Los 4.000 suplicantes del indulto para Griñán que, en realidad, es un insulto para el interesado, al que se tiene por culpable, y un desdén para los demás condenados del caso ERE a los que se discrimina insoportablemente en el oportuno voto particular de las dos magistradas de Jueces por la Democracia, están pidiendo el indulto para el presidente de un partido, el PSOE, y de la Junta de Andalucía, que intentó ocupar institucionalmente Andalucía e impedir la alternancia democrática, algo que consiguió durante 36 años, tanto tiempo como Franco. Uno de sus métodos fue el procedimiento de los ERE. Hubo muchos otros.

Allá cada cual con su conciencia, en este caso manifiestamente incompatible con la existencia democrática de un poder judicial independiente de los otros dos poderes del Estado. Hay que esperar que los abajo rubricantes de este "griñanazo" recuerden que el indulto es una medida de gracia que debe firmar el Rey, por indicación del gobierno de Pedro Sánchez y que, para ser posible, se debe audiencia a la parte ofendida. En el caso que nos ocupa, dicha parte son varios millones de trabajadores y empresarios andaluces a los que no se tuvo en cuentas a la hora de conceder ayudas en épocas de crisis y todos los contribuyentes españoles y andaluces sobre cuyos bolsillos se hizo cargar el coste de la estrategia partidista.

Pero verán, el tribunal sentenciador sevillano ya está en manos de Pedro Izquierdo, que fue apartado de la Sala juzgante de la Audiencia de Sevilla por su relación con el PSOE y que ha vuelto a presidirla hace unos días. Y, además, ¿qué sindicato o patronal o particular querrá ser oído como parte ofendida? Yo me siento parte perjudicada, pero, ¿creen ustedes que me llamará alguien? ¿Cree alguien que se llamará como lesionados a los firmantes contra el indulto de Griñán que éramos hoy, 20 de septiembre, cuando escribo, a las 8:50 de la mañana, más de 56.234 personas, casi 15 veces más que los signatarios de la petición de indulto? ¿Escucharán, al menos, al Sindicato Andaluz de Funcionarios? Del PP andaluz, acusación particular en el caso, mejor no hablar porque destacados ex altos cargos han firmado a favor del indulto.

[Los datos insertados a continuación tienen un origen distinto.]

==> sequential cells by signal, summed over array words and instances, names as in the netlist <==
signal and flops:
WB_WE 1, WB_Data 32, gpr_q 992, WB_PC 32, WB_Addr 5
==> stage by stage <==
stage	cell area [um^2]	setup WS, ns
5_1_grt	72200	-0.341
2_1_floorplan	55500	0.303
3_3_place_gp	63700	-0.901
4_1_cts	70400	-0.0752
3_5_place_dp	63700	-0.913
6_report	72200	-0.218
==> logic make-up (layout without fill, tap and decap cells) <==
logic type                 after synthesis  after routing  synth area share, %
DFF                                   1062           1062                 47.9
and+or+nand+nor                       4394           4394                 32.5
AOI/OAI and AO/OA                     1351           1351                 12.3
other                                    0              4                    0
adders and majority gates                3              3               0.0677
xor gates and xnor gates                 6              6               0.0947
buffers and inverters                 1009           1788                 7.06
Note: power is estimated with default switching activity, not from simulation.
`src/rtl/mips_state_dumper.sv`:
```
// Run controller and state-dump engine for the single-cycle MIPS core.
// Enables the core for RUN_CYCLES clocks, then streams every register-file
// word followed by every data-memory word over a valid/ready interface.
module mips_state_dumper #(
  parameter int unsigned RUN_CYCLES = 10,
  parameter int unsigned NUM_REGS   = 32,
  parameter int unsigned MEM_DEPTH  = 256,
  parameter int unsigned ADDR_W     = 8,
  parameter int unsigned DATA_W     = 32
) (
  input  logic              clock,
  input  logic              reset,
  input  logic              start,
  output logic              core_run,
  output logic [4:0]        reg_addr,
  input  logic [DATA_W-1:0] reg_rdata,
  output logic [ADDR_W-1:0] mem_addr,
  input  logic [DATA_W-1:0] mem_rdata,
  output logic              dump_valid,
  input  logic              dump_ready,
  output logic [DATA_W-1:0] dump_data,
  output logic [ADDR_W-1:0] dump_index,
  output logic              dump_is_mem,
  output logic              busy,
  output logic              done
);

  localparam int unsigned CNT_W    = (RUN_CYCLES < 1) ? 1 : $clog2(RUN_CYCLES + 1);
  localparam int unsigned IDX_W    = ((ADDR_W > 5) ? ADDR_W : 5) + 1;
  localparam int unsigned RUN_LAST = (RUN_CYCLES == 0) ? 0 : RUN_CYCLES - 1;

  typedef enum logic [2:0] {
    S_IDLE,
    S_RUN,
    S_DUMP_REG,
    S_DUMP_MEM,
    S_DONE
  } state_e;

  state_e              state_q, state_d;
  logic [CNT_W-1:0]    cnt_q, cnt_d;
  logic [IDX_W-1:0]    idx_q, idx_d;
  logic                core_run_q, core_run_d;
  logic [4:0]          reg_addr_q, reg_addr_d;
  logic [ADDR_W-1:0]   mem_addr_q, mem_addr_d;
  logic                dump_valid_q, dump_valid_d;
  logic [DATA_W-1:0]   dump_data_q, dump_data_d;
  logic [ADDR_W-1:0]   dump_index_q, dump_index_d;
  logic                dump_is_mem_q, dump_is_mem_d;
  logic                busy_q, busy_d;
  logic                done_q, done_d;
  logic                load;

  // Next-state, counters, dump payload and registered output decode.
  always_comb begin
    state_d       = state_q;
    cnt_d         = cnt_q;
    idx_d         = idx_q;
    dump_valid_d  = dump_valid_q;
    dump_data_d   = dump_data_q;
    dump_index_d  = dump_index_q;
    dump_is_mem_d = dump_is_mem_q;
    load          = !dump_valid_q || dump_ready;

    case (state_q)
      S_IDLE, S_DONE: begin
        if (start) begin
          cnt_d   = '0;
          idx_d   = '0;
          state_d = (RUN_CYCLES == 0) ? S_DUMP_REG : S_RUN;
        end
      end
      S_RUN: begin
        cnt_d = cnt_q + CNT_W'(1);
        if (cnt_q == CNT_W'(RUN_LAST)) begin
          state_d = S_DUMP_REG;
          idx_d   = '0;
        end
      end
      S_DUMP_REG: begin
        if (load) begin
          if (idx_q < IDX_W'(NUM_REGS)) begin
            dump_data_d   = reg_rdata;
            dump_index_d  = ADDR_W'(idx_q);
            dump_is_mem_d = 1'b0;
            dump_valid_d  = 1'b1;
            idx_d         = idx_q + IDX_W'(1);
          end else begin
            dump_valid_d = 1'b0;
            state_d      = S_DUMP_MEM;
            idx_d        = '0;
          end
        end
      end
      S_DUMP_MEM: begin
        if (load) begin
          if (idx_q < IDX_W'(MEM_DEPTH)) begin
            dump_data_d   = mem_rdata;
            dump_index_d  = ADDR_W'(idx_q);
            dump_is_mem_d = 1'b1;
            dump_valid_d  = 1'b1;
            idx_d         = idx_q + IDX_W'(1);
          end else begin
            dump_valid_d = 1'b0;
            state_d      = S_DONE;
          end
        end
      end
      default: state_d = S_IDLE;
    endcase

    // Outputs follow the next state so they change on the same edge.
    core_run_d = (state_d == S_RUN);
    busy_d     = (state_d == S_RUN) || (state_d == S_DUMP_REG) || (state_d == S_DUMP_MEM);
    done_d     = (state_d == S_DONE);
    reg_addr_d = (state_d == S_DUMP_REG) ? idx_d[4:0] : 5'd0;
    mem_addr_d = (state_d == S_DUMP_MEM) ? idx_d[ADDR_W-1:0] : '0;
  end

  // State and output registers; reset aborts any run or dump in progress.
  always_ff @(posedge clock or negedge reset) begin
    if (!reset) begin
      state_q       <= S_IDLE;
      cnt_q         <= '0;
      idx_q         <= '0;
      core_run_q    <= 1'b0;
      reg_addr_q    <= '0;
      mem_addr_q    <= '0;
      dump_valid_q  <= 1'b0;
      dump_data_q   <= '0;
      dump_index_q  <= '0;
      dump_is_mem_q <= 1'b0;
      busy_q        <= 1'b0;
      done_q        <= 1'b0;
    end else begin
      state_q       <= state_d;
      cnt_q         <= cnt_d;
      idx_q         <= idx_d;
      core_run_q    <= core_run_d;
      reg_addr_q    <= reg_addr_d;
      mem_addr_q    <= mem_addr_d;
      dump_valid_q  <= dump_valid_d;
      dump_data_q   <= dump_data_d;
      dump_index_q  <= dump_index_d;
      dump_is_mem_q <= dump_is_mem_d;
      busy_q        <= busy_d;
      done_q        <= done_d;
    end
  end

  assign core_run    = core_run_q;
  assign reg_addr    = reg_addr_q;
  assign mem_addr    = mem_addr_q;
  assign dump_valid  = dump_valid_q;
  assign dump_data   = dump_data_q;
  assign dump_index  = dump_index_q;
  assign dump_is_mem = dump_is_mem_q;
  assign busy        = busy_q;
  assign done        = done_q;

endmodule

```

Estos 4.000 plañideros se rasgan las vestiduras por la entrada en prisión de un José Antonio Griñán, ese hombre listísimo al que se quiere hacer aparecer ahora como un tonto de baba que no se enteró de nada, ni de los avisos del Interventor (ocultados oportunísimamente en un cajón por su amiga y cómplice Carmen Martínez Aguayo, qué papelón, señora). Pero no se derrama ni media lágrima por la prisión de otras personas –como Rosalía Iglesias, esposa de Jesús Bárcenas, que no decidió sobre euro alguno de dinero público y está engrilletada; tampoco sobre los socialistas de la Consejería de Empleo, los cuatro "golfos" a los que da la puntilla el voto particular que da base a los peticionarios del indulto; tampoco sobre otros muchos—, ni por la degeneración de la Constitución de 1978 y su sustento liberal. Aquí el llanto es porque Griñán es un buen hombre, porque no se ha llevado un euro directamente para él (para el partido ya es otra cosa) y porque se encuentra muy mal de ánimo. Qué compasivos.

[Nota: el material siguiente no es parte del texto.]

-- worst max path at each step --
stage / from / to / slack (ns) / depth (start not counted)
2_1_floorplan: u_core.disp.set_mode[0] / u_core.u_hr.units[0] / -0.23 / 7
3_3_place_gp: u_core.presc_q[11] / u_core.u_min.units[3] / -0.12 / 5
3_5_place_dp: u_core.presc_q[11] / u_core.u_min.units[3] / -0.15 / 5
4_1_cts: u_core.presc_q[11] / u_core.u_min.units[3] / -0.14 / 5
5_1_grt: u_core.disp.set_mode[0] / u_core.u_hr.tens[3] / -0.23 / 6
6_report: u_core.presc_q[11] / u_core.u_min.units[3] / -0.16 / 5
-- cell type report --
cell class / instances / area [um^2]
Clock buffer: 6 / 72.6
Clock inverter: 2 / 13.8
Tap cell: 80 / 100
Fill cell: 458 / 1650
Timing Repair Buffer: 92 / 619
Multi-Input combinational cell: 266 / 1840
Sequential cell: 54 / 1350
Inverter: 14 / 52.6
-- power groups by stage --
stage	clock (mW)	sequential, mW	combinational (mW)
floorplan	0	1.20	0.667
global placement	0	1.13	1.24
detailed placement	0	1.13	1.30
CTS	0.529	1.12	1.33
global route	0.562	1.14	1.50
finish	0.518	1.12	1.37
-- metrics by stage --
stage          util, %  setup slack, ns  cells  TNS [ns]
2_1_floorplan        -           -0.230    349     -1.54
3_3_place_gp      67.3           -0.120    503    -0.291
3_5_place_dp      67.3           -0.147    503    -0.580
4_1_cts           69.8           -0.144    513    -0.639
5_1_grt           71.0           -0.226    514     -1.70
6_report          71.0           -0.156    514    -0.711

Pero, ¿cómo es que el juzgado de instrucción número 6 de Sevilla, la Audiencia Provincial, el Tribunal Supremo y sus fiscalías, peritos y acusaciones particulares han considerado delictiva su conducta? Ah, claro, es que son partes interesadas de una derecha miserable que es la que domina el poder judicial en España (risas). Esa es única deducción, no confesada, posible. De ahí a la ocupación del poder judicial y la corrupción de la democracia sólo hay un paso mecido por estos 4.000 costaleros.

Y va a tener su gracia, vaya un chiste, porque una de las abajo firmantes, Pilar Sepúlveda, vocal del Consejo General del Poder Judicial (CGPJ) a instancias del PSOE, es la esposa del Fiscal Jefe de Sevilla, Luis Fernández Arévalo, cuyos subordinados contribuyeron directamente a la condena de Griñán y cía.

Eso sí, para algo va a servir la lista de los 4.000 de Sánchez. Existe y no podrá ser borrada per saeculae saeculorum. Amén. Si consiguen el indulto serán firmantes, también y objetivamente, de la sentencia de muerte de la independencia del poder judicial en España. Y eso, y sus nombres, serán siempre inolvidables.